[Source data]
_ _ _ _ _ _ _

File: src/rtl/isc_tap_ctrl.sv
module isc_tap_ctrl #(
  parameter int NSECT       = 4,
  parameter int BUSY_CYCLES = 5000,
  parameter int SEL_W       = 24
) (
  input  logic tck,
  input  logic trst_n,
  input  logic tdi,
  input  logic capture_ir,
  input  logic shift_ir,
  input  logic update_ir,
  input  logic capture_dr,
  input  logic shift_dr,
  input  logic update_dr,
  output logic tdo
);
  localparam int CNT_W = $clog2(BUSY_CYCLES + 1);
  localparam int LEN_W = $clog2(SEL_W);

  localparam logic [15:0] OP_BYP    = 16'hFFFF;
  localparam logic [15:0] OP_ENTER  = 16'h00E8;
  localparam logic [15:0] OP_LEAVE  = 16'h00F0;
  localparam logic [15:0] OP_ERASE  = 16'h00EC;
  localparam logic [15:0] OP_PROG   = 16'h00EA;
  localparam logic [15:0] OP_STAT   = 16'h00E3;
  localparam logic [15:0] OP_WPROT  = 16'h00F7;
  localparam logic [15:0] OP_BLANK  = 16'h000D;
  localparam logic [15:0] OP_UNLOCK = 16'h55AA;

  logic [15:0]      ir, ir_sr, ir_cap;
  logic [SEL_W-1:0] dr_sr, dr_cap, dr_next, sel;
  logic [LEN_W-1:0] dr_top;
  logic             mode, busy, done, prog_err, cfg_err;
  logic [NSECT-1:0] wp, blank, need_erase;
  logic [CNT_W-1:0] cnt;
  logic [7:0]       wp_pad, blank_pad;

  logic [NSECT-1:0] new_m, ers_ok, ers_bad, prog_ok, prog_bad;
  logic             gate, erase_req, prog_req, unlock_req, wprot_req, op_start;

  assign new_m    = dr_sr[NSECT-1:0];
  assign ers_ok   = new_m & wp;
  assign ers_bad  = new_m & ~wp;
  assign prog_ok  = sel[NSECT-1:0] & wp & ~need_erase;
  assign prog_bad = sel[NSECT-1:0] & ~prog_ok;

  assign gate       = mode & ~busy;
  assign erase_req  = update_dr && (ir == OP_ERASE);
  assign unlock_req = update_dr && (ir == OP_UNLOCK);
  assign wprot_req  = update_dr && (ir == OP_WPROT);
  assign prog_req   = update_ir && (ir_sr == OP_PROG);
  assign op_start   = gate && (erase_req || prog_req);

  assign ir_cap = {7'b0, 1'b0, cfg_err, 1'b0, prog_err, ~busy, mode, 3'b001};
  assign tdo    = shift_ir ? ir_sr[0] : dr_sr[0];

  always_comb begin
    wp_pad    = '1;
    blank_pad = '1;
    wp_pad[NSECT-1:0]    = wp;
    blank_pad[NSECT-1:0] = blank;
  end

  always_comb begin
    dr_cap = '0;
    dr_top = '0;
    case (ir)
      OP_ERASE, OP_UNLOCK: begin
        dr_cap = sel;
        dr_top = LEN_W'(SEL_W - 1);
      end
      OP_WPROT: begin
        dr_cap[15:0] = {8'hFF, wp_pad};
        dr_top = LEN_W'(15);
      end
      OP_STAT: begin
        dr_cap[7:0] = {5'b0, done, 2'b00};
        dr_top = LEN_W'(7);
      end
      OP_BLANK: begin
        dr_cap[7:0] = blank_pad;
        dr_top = LEN_W'(7);
      end
      default: ;
    endcase
  end

  always_comb begin
    dr_next = dr_sr >> 1;
    dr_next[dr_top] = tdi;
  end

  always_ff @(posedge tck or negedge trst_n) begin
    if (!trst_n) begin
      ir    <= OP_BYP;
      ir_sr <= '0;
    end else begin
      if (capture_ir)    ir_sr <= ir_cap;
      else if (shift_ir) ir_sr <= {tdi, ir_sr[15:1]};
      if (update_ir)     ir    <= ir_sr;
    end
  end

  always_ff @(posedge tck or negedge trst_n) begin
    if (!trst_n) begin
      dr_sr <= '0;
      sel   <= '0;
    end else begin
      if (capture_dr)    dr_sr <= dr_cap;
      else if (shift_dr) dr_sr <= dr_next;
      if (update_dr && (ir == OP_ERASE || ir == OP_UNLOCK)) sel <= dr_sr;
    end
  end

  always_ff @(posedge tck or negedge trst_n) begin
    if (!trst_n) begin
      mode       <= 1'b0;
      cfg_err    <= 1'b0;
      prog_err   <= 1'b0;
      wp         <= '1;
      blank      <= '1;
      need_erase <= '0;
    end else begin
      if (update_ir && ir_sr == OP_ENTER) begin
        mode    <= 1'b1;
        cfg_err <= 1'b0;
      end
      if (update_ir && ir_sr == OP_LEAVE) mode <= 1'b0;
      if (!mode && (erase_req || prog_req || unlock_req || wprot_req)) cfg_err <= 1'b1;
      if (gate && erase_req) begin
        blank      <= blank & ~ers_ok;
        need_erase <= need_erase & ~ers_ok;
        prog_err   <= |ers_bad;
      end
      if (gate && prog_req) begin
        blank    <= blank | prog_ok;
        prog_err <= |prog_bad;
      end
      if (gate && unlock_req) begin
        wp         <= wp | new_m;
        need_erase <= need_erase | new_m;
      end
      if (mode && wprot_req) wp <= wp & new_m;
    end
  end

  always_ff @(posedge tck or negedge trst_n) begin
    if (!trst_n) begin
      busy <= 1'b0;
      done <= 1'b0;
      cnt  <= '0;
    end else if (op_start) begin
      busy <= 1'b1;
      done <= 1'b0;
      cnt  <= CNT_W'(BUSY_CYCLES);
    end else if (busy) begin
      if (cnt == CNT_W'(1)) begin
        busy <= 1'b0;
        done <= 1'b1;
        cnt  <= '0;
      end else begin
        cnt <= cnt - CNT_W'(1);
      end
    end
  end
endmodule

_ _ _ _ _ _ _

Exercise directions: Output the full set of entries exactly as they were given.

Result of the task:
File: src/rtl/isc_tap_ctrl.sv
module isc_tap_ctrl #(
  parameter int NSECT       = 4,
  parameter int BUSY_CYCLES = 5000,
  parameter int SEL_W       = 24
) (
  input  logic tck,
  input  logic trst_n,
  input  logic tdi,
  input  logic capture_ir,
  input  logic shift_ir,
  input  logic update_ir,
  input  logic capture_dr,
  input  logic shift_dr,
  input  logic update_dr,
  output logic tdo
);
  localparam int CNT_W = $clog2(BUSY_CYCLES + 1);
  localparam int LEN_W = $clog2(SEL_W);

  localparam logic [15:0] OP_BYP    = 16'hFFFF;
  localparam logic [15:0] OP_ENTER  = 16'h00E8;
  localparam logic [15:0] OP_LEAVE  = 16'h00F0;
  localparam logic [15:0] OP_ERASE  = 16'h00EC;
  localparam logic [15:0] OP_PROG   = 16'h00EA;
  localparam logic [15:0] OP_STAT   = 16'h00E3;
  localparam logic [15:0] OP_WPROT  = 16'h00F7;
  localparam logic [15:0] OP_BLANK  = 16'h000D;
  localparam logic [15:0] OP_UNLOCK = 16'h55AA;

  logic [15:0]      ir, ir_sr, ir_cap;
  logic [SEL_W-1:0] dr_sr, dr_cap, dr_next, sel;
  logic [LEN_W-1:0] dr_top;
  logic             mode, busy, done, prog_err, cfg_err;
  logic [NSECT-1:0] wp, blank, need_erase;
  logic [CNT_W-1:0] cnt;
  logic [7:0]       wp_pad, blank_pad;

  logic [NSECT-1:0] new_m, ers_ok, ers_bad, prog_ok, prog_bad;
  logic             gate, erase_req, prog_req, unlock_req, wprot_req, op_start;

  assign new_m    = dr_sr[NSECT-1:0];
  assign ers_ok   = new_m & wp;
  assign ers_bad  = new_m & ~wp;
  assign prog_ok  = sel[NSECT-1:0] & wp & ~need_erase;
  assign prog_bad = sel[NSECT-1:0] & ~prog_ok;

  assign gate       = mode & ~busy;
  assign erase_req  = update_dr && (ir == OP_ERASE);
  assign unlock_req = update_dr && (ir == OP_UNLOCK);
  assign wprot_req  = update_dr && (ir == OP_WPROT);
  assign prog_req   = update_ir && (ir_sr == OP_PROG);
  assign op_start   = gate && (erase_req || prog_req);

  assign ir_cap = {7'b0, 1'b0, cfg_err, 1'b0, prog_err, ~busy, mode, 3'b001};
  assign tdo    = shift_ir ? ir_sr[0] : dr_sr[0];

  always_comb begin
    wp_pad    = '1;
    blank_pad = '1;
    wp_pad[NSECT-1:0]    = wp;
    blank_pad[NSECT-1:0] = blank;
  end

  always_comb begin
    dr_cap = '0;
    dr_top = '0;
    case (ir)
      OP_ERASE, OP_UNLOCK: begin
        dr_cap = sel;
        dr_top = LEN_W'(SEL_W - 1);
      end
      OP_WPROT: begin
        dr_cap[15:0] = {8'hFF, wp_pad};
        dr_top = LEN_W'(15);
      end
      OP_STAT: begin
        dr_cap[7:0] = {5'b0, done, 2'b00};
        dr_top = LEN_W'(7);
      end
      OP_BLANK: begin
        dr_cap[7:0] = blank_pad;
        dr_top = LEN_W'(7);
      end
      default: ;
    endcase
  end

  always_comb begin
    dr_next = dr_sr >> 1;
    dr_next[dr_top] = tdi;
  end

  always_ff @(posedge tck or negedge trst_n) begin
    if (!trst_n) begin
      ir    <= OP_BYP;
      ir_sr <= '0;
    end else begin
      if (capture_ir)    ir_sr <= ir_cap;
      else if (shift_ir) ir_sr <= {tdi, ir_sr[15:1]};
      if (update_ir)     ir    <= ir_sr;
    end
  end

  always_ff @(posedge tck or negedge trst_n) begin
    if (!trst_n) begin
      dr_sr <= '0;
      sel   <= '0;
    end else begin
      if (capture_dr)    dr_sr <= dr_cap;
      else if (shift_dr) dr_sr <= dr_next;
      if (update_dr && (ir == OP_ERASE || ir == OP_UNLOCK)) sel <= dr_sr;
    end
  end

  always_ff @(posedge tck or negedge trst_n) begin
    if (!trst_n) begin
      mode       <= 1'b0;
      cfg_err    <= 1'b0;
      prog_err   <= 1'b0;
      wp         <= '1;
      blank      <= '1;
      need_erase <= '0;
    end else begin
      if (update_ir && ir_sr == OP_ENTER) begin
        mode    <= 1'b1;
        cfg_err <= 1'b0;
      end
      if (update_ir && ir_sr == OP_LEAVE) mode <= 1'b0;
      if (!mode && (erase_req || prog_req || unlock_req || wprot_req)) cfg_err <= 1'b1;
      if (gate && erase_req) begin
        blank      <= blank & ~ers_ok;
        need_erase <= need_erase & ~ers_ok;
        prog_err   <= |ers_bad;
      end
      if (gate && prog_req) begin
        blank    <= blank | prog_ok;
        prog_err <= |prog_bad;
      end
      if (gate && unlock_req) begin
        wp         <= wp | new_m;
        need_erase <= need_erase | new_m;
      end
      if (mode && wprot_req) wp <= wp & new_m;
    end
  end

  always_ff @(posedge tck or negedge trst_n) begin
    if (!trst_n) begin
      busy <= 1'b0;
      done <= 1'b0;
      cnt  <= '0;
    end else if (op_start) begin
      busy <= 1'b1;
      done <= 1'b0;
      cnt  <= CNT_W'(BUSY_CYCLES);
    end else if (busy) begin
      if (cnt == CNT_W'(1)) begin
        busy <= 1'b0;
        done <= 1'b1;
        cnt  <= '0;
      end else begin
        cnt <= cnt - CNT_W'(1);
      end
    end
  end
endmodule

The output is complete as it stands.